[Stored data]
══════════

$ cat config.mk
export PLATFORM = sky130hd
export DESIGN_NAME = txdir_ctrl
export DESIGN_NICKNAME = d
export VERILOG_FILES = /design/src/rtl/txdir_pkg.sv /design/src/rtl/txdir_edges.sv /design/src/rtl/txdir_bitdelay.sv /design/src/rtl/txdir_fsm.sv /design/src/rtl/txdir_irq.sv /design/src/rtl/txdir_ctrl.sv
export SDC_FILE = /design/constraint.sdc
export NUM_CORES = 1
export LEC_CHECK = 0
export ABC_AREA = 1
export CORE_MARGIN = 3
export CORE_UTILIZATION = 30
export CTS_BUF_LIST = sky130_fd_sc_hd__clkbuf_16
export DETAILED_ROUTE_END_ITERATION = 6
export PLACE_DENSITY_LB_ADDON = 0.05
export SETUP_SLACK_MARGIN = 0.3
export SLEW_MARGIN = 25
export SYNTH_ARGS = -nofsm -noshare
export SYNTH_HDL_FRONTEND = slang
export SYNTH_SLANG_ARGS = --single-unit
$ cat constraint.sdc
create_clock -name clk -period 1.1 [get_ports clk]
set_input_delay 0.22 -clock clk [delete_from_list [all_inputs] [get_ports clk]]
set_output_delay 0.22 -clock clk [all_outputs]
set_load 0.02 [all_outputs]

══════════

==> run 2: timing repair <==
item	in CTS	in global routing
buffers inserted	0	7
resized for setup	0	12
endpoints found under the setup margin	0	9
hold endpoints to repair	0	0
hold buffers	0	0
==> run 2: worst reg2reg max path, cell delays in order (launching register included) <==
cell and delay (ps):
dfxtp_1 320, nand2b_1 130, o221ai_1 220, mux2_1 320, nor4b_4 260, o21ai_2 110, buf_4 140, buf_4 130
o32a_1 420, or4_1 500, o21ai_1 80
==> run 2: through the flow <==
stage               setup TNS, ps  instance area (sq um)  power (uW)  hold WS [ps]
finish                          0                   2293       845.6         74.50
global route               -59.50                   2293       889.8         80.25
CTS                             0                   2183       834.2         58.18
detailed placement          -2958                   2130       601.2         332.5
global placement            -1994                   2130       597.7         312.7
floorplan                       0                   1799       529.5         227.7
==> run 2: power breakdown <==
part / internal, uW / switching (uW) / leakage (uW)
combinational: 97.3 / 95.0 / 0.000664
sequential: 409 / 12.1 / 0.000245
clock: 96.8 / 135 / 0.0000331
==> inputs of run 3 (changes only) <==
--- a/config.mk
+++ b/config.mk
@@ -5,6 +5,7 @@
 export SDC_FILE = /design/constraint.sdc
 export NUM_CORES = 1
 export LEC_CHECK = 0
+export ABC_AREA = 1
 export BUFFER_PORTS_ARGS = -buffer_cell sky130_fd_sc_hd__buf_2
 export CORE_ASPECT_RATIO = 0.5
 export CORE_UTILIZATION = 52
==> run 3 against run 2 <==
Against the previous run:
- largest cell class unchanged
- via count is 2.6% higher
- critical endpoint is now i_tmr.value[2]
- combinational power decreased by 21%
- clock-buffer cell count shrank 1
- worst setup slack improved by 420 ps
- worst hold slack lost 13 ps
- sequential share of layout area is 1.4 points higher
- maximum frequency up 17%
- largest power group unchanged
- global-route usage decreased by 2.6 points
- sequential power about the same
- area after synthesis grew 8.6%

══════════

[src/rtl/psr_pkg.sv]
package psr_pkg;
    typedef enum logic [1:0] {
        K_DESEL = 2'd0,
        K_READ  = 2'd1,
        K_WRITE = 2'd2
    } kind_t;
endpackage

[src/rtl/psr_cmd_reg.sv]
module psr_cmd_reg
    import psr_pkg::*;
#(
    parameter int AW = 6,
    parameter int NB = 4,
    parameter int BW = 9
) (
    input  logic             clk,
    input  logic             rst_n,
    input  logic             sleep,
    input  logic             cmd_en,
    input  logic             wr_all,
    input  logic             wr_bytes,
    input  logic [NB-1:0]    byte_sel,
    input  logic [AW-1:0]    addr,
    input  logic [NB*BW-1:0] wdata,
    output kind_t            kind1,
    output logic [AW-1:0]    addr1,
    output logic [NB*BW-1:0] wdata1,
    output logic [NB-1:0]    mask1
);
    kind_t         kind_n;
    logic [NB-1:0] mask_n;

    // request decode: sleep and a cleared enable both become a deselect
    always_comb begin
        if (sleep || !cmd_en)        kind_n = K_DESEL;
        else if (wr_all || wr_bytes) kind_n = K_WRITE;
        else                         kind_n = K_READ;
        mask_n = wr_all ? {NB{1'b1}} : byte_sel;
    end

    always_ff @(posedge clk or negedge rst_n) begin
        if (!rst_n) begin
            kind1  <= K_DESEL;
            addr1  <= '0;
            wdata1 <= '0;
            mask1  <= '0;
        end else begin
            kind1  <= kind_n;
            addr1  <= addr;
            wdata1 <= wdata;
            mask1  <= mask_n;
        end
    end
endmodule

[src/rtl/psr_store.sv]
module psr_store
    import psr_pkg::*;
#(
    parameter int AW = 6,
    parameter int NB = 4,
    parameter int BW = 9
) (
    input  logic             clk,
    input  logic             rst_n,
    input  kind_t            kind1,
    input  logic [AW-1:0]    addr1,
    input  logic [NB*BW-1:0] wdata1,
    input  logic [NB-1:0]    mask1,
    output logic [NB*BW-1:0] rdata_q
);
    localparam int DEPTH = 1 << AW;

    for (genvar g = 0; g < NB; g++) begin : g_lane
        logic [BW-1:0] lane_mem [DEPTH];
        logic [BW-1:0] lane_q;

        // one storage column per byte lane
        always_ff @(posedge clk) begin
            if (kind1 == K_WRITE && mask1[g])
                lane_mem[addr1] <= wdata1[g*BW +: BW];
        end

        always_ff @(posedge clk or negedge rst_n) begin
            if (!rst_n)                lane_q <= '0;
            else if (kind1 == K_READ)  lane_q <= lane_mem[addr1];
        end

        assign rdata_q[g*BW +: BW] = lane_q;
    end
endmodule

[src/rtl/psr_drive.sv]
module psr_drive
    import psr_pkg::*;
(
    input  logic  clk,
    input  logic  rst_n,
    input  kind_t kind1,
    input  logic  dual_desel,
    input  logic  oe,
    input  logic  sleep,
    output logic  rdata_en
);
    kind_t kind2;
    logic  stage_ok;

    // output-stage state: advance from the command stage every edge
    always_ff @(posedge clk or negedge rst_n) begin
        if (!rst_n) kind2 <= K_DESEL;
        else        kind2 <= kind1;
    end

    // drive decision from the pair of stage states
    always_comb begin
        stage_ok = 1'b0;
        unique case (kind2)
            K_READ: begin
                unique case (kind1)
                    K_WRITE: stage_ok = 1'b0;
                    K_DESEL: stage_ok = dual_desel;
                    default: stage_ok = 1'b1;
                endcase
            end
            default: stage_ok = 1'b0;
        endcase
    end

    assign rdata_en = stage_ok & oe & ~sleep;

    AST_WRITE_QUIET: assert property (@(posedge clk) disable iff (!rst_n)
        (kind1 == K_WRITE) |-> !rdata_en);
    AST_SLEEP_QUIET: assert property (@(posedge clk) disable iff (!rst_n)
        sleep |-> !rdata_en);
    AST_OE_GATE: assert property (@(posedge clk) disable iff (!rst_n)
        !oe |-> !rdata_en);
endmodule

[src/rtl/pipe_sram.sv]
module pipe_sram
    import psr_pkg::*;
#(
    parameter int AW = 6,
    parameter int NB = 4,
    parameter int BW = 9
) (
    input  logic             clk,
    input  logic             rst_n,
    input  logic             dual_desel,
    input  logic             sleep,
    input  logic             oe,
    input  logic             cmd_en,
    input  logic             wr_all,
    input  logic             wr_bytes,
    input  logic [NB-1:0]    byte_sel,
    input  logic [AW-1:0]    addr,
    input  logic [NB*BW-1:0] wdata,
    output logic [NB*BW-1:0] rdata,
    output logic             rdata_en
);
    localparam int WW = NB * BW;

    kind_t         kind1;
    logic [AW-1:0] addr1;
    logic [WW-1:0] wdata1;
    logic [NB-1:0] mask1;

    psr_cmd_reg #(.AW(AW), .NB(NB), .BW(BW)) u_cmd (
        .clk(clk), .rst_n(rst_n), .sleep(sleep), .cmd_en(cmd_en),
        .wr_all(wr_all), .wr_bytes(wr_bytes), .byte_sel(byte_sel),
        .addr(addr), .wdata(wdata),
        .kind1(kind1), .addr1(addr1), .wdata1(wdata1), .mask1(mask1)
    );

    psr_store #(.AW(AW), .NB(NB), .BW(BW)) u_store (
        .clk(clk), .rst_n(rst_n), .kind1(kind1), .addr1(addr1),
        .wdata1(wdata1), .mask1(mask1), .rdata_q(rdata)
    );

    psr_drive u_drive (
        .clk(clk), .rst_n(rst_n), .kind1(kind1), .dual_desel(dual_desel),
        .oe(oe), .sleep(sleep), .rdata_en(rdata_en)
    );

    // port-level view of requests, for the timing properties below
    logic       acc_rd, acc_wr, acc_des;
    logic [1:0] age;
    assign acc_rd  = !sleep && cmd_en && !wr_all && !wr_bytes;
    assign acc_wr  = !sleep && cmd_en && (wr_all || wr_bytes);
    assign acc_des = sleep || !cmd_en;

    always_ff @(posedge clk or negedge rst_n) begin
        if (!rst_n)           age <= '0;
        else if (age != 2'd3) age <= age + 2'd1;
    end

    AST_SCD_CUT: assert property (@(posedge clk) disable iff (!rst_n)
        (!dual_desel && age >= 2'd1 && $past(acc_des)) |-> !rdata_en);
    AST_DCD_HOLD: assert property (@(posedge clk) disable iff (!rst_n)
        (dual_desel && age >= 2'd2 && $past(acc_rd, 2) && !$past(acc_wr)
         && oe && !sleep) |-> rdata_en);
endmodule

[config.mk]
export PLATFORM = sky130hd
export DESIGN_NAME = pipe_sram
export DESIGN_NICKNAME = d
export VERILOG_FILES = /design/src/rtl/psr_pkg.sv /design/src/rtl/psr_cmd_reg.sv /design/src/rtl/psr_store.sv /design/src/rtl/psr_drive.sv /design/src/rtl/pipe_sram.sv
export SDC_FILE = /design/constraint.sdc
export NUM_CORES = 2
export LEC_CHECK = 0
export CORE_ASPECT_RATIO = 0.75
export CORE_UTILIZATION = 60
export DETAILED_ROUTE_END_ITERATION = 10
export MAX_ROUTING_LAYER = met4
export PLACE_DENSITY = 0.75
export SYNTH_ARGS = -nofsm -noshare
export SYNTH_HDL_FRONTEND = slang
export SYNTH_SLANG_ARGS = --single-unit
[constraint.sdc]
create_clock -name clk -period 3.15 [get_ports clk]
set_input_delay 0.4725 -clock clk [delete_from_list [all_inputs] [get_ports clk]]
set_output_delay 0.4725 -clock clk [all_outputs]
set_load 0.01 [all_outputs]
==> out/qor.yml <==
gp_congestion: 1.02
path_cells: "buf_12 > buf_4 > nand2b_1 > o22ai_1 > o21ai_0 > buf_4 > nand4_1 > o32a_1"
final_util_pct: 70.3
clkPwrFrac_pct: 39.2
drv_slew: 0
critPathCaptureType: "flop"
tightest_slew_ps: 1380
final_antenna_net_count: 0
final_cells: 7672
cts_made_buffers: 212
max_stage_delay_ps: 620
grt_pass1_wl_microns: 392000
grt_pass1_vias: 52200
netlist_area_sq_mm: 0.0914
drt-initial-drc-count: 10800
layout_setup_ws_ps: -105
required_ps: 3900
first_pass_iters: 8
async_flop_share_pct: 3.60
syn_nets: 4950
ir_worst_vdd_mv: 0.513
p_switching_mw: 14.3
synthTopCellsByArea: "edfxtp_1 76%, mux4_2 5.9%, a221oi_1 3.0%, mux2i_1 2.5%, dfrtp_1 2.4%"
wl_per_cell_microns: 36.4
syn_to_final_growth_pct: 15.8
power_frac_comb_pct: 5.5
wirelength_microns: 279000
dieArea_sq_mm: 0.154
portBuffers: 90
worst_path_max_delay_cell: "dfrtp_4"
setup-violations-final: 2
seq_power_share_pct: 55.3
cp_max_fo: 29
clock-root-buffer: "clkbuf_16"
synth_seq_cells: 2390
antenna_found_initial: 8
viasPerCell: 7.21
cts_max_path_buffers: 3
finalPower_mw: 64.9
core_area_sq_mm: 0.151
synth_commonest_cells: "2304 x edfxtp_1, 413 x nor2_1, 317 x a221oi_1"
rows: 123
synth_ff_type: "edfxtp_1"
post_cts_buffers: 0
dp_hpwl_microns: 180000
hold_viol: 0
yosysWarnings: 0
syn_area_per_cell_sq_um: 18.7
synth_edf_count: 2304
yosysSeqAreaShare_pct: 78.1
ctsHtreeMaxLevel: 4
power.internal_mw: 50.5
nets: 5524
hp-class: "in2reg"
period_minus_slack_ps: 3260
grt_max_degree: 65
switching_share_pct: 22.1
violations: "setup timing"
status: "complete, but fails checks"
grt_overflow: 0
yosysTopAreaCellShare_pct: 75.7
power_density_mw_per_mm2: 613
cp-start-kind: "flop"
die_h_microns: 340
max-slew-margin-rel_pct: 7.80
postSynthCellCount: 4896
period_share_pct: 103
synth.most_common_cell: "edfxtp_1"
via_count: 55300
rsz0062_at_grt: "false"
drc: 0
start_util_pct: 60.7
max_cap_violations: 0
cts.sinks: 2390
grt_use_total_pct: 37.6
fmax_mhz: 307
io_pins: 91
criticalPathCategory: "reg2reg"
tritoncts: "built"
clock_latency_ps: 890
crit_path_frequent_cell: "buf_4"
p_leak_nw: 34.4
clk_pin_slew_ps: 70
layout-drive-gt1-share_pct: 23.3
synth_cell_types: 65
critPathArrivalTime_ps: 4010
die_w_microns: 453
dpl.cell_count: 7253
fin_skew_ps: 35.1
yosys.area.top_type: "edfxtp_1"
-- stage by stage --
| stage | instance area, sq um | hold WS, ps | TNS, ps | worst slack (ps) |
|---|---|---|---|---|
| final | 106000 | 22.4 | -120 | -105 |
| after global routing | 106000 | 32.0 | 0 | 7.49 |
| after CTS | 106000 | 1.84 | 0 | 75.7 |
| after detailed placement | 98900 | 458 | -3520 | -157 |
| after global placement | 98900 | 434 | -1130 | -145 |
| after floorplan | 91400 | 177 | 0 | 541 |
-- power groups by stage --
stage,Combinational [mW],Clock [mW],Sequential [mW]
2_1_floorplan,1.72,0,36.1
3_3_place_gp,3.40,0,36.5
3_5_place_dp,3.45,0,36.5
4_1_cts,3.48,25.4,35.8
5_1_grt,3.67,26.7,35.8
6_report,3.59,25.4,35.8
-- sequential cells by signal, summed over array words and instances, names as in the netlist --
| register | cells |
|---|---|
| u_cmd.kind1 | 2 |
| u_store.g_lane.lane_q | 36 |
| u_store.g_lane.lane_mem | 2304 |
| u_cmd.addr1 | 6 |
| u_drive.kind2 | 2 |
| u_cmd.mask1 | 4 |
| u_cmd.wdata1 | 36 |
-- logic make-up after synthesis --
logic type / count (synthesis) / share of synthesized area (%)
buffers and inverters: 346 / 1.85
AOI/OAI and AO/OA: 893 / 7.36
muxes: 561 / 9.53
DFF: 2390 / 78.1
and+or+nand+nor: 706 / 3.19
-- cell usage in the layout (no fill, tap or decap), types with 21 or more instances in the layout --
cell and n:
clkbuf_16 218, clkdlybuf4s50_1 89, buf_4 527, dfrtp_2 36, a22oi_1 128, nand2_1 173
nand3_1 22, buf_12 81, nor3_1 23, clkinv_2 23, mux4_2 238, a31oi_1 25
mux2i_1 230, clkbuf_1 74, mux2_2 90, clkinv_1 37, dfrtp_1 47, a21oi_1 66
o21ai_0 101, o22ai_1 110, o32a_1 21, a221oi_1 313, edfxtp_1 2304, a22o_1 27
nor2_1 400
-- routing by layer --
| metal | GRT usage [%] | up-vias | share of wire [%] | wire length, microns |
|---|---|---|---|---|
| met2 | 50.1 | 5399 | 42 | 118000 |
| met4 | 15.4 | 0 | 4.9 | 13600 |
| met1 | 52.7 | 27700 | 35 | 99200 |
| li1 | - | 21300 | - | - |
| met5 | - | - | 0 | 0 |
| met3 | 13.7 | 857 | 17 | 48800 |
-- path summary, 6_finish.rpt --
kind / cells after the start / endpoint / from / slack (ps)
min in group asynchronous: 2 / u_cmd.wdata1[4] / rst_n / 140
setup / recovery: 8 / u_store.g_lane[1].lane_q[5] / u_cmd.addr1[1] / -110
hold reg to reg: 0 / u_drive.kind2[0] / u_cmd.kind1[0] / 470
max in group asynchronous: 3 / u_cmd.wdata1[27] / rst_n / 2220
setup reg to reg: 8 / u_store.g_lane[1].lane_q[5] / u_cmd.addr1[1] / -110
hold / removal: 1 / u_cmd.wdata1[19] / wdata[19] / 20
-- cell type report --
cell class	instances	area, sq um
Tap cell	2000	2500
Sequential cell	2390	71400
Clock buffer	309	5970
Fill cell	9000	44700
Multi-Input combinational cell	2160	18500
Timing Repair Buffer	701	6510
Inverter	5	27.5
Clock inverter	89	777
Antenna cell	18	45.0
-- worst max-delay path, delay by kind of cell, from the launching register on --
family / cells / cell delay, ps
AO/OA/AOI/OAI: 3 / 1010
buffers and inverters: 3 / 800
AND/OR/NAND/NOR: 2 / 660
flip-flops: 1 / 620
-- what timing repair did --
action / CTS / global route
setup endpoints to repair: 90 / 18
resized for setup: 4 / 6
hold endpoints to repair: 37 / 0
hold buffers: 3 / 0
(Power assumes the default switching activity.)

══════════

◆ PROBLEM REQUIREMENTS
Of the entries above, repeat exactly the lines between the line with "export CORE_ASPECT_RATIO = 0.5" and the line with "- worst setup slack improved by 420 ps", inclusive, and no others.

◆ OUTPUT FOR THIS EXERCISE
 export CORE_ASPECT_RATIO = 0.5
 export CORE_UTILIZATION = 52
==> run 3 against run 2 <==
Against the previous run:
- largest cell class unchanged
- via count is 2.6% higher
- critical endpoint is now i_tmr.value[2]
- combinational power decreased by 21%
- clock-buffer cell count shrank 1
- worst setup slack improved by 420 ps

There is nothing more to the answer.